→ Work instructions: Print exactly the lines from the one containing "dlygate4sd2_1 0.39, nand2_1" through the last line of the listing, both included.

→ Raw data:

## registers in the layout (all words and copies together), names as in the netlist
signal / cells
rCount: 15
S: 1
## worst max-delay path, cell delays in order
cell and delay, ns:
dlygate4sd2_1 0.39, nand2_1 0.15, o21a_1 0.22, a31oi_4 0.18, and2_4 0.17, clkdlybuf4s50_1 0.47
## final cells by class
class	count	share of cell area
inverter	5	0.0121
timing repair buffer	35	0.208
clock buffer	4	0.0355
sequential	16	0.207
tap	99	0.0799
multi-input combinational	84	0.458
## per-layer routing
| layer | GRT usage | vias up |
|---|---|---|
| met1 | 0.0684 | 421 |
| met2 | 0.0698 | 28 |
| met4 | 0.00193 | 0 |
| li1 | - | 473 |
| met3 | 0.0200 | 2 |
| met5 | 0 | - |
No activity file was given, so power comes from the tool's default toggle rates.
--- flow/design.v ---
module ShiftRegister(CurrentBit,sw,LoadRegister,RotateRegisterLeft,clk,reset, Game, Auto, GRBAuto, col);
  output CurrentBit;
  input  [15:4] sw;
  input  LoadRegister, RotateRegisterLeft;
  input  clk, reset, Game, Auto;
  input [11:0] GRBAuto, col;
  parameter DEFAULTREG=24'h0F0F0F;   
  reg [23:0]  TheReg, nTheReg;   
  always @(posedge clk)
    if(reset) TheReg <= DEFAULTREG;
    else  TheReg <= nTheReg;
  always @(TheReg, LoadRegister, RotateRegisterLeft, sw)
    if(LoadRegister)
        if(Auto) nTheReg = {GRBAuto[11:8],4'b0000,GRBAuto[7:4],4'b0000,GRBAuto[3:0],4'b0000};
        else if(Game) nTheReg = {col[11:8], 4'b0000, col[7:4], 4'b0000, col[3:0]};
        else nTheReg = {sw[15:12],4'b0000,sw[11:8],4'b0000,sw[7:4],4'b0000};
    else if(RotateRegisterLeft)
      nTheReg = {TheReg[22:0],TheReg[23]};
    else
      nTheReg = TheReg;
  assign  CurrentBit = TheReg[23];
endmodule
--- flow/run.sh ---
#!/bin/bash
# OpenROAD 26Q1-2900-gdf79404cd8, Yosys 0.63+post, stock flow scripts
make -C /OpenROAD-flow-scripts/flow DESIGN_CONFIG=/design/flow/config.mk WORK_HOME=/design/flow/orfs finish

→ Output for this exercise:
dlygate4sd2_1 0.39, nand2_1 0.15, o21a_1 0.22, a31oi_4 0.18, and2_4 0.17, clkdlybuf4s50_1 0.47
## final cells by class
class	count	share of cell area
inverter	5	0.0121
timing repair buffer	35	0.208
clock buffer	4	0.0355
sequential	16	0.207
tap	99	0.0799
multi-input combinational	84	0.458
## per-layer routing
| layer | GRT usage | vias up |
|---|---|---|
| met1 | 0.0684 | 421 |
| met2 | 0.0698 | 28 |
| met4 | 0.00193 | 0 |
| li1 | - | 473 |
| met3 | 0.0200 | 2 |
| met5 | 0 | - |
No activity file was given, so power comes from the tool's default toggle rates.
--- flow/design.v ---
module ShiftRegister(CurrentBit,sw,LoadRegister,RotateRegisterLeft,clk,reset, Game, Auto, GRBAuto, col);
  output CurrentBit;
  input  [15:4] sw;
  input  LoadRegister, RotateRegisterLeft;
  input  clk, reset, Game, Auto;
  input [11:0] GRBAuto, col;
  parameter DEFAULTREG=24'h0F0F0F;   
  reg [23:0]  TheReg, nTheReg;   
  always @(posedge clk)
    if(reset) TheReg <= DEFAULTREG;
    else  TheReg <= nTheReg;
  always @(TheReg, LoadRegister, RotateRegisterLeft, sw)
    if(LoadRegister)
        if(Auto) nTheReg = {GRBAuto[11:8],4'b0000,GRBAuto[7:4],4'b0000,GRBAuto[3:0],4'b0000};
        else if(Game) nTheReg = {col[11:8], 4'b0000, col[7:4], 4'b0000, col[3:0]};
        else nTheReg = {sw[15:12],4'b0000,sw[11:8],4'b0000,sw[7:4],4'b0000};
    else if(RotateRegisterLeft)
      nTheReg = {TheReg[22:0],TheReg[23]};
    else
      nTheReg = TheReg;
  assign  CurrentBit = TheReg[23];
endmodule
--- flow/run.sh ---
#!/bin/bash
# OpenROAD 26Q1-2900-gdf79404cd8, Yosys 0.63+post, stock flow scripts
make -C /OpenROAD-flow-scripts/flow DESIGN_CONFIG=/design/flow/config.mk WORK_HOME=/design/flow/orfs finish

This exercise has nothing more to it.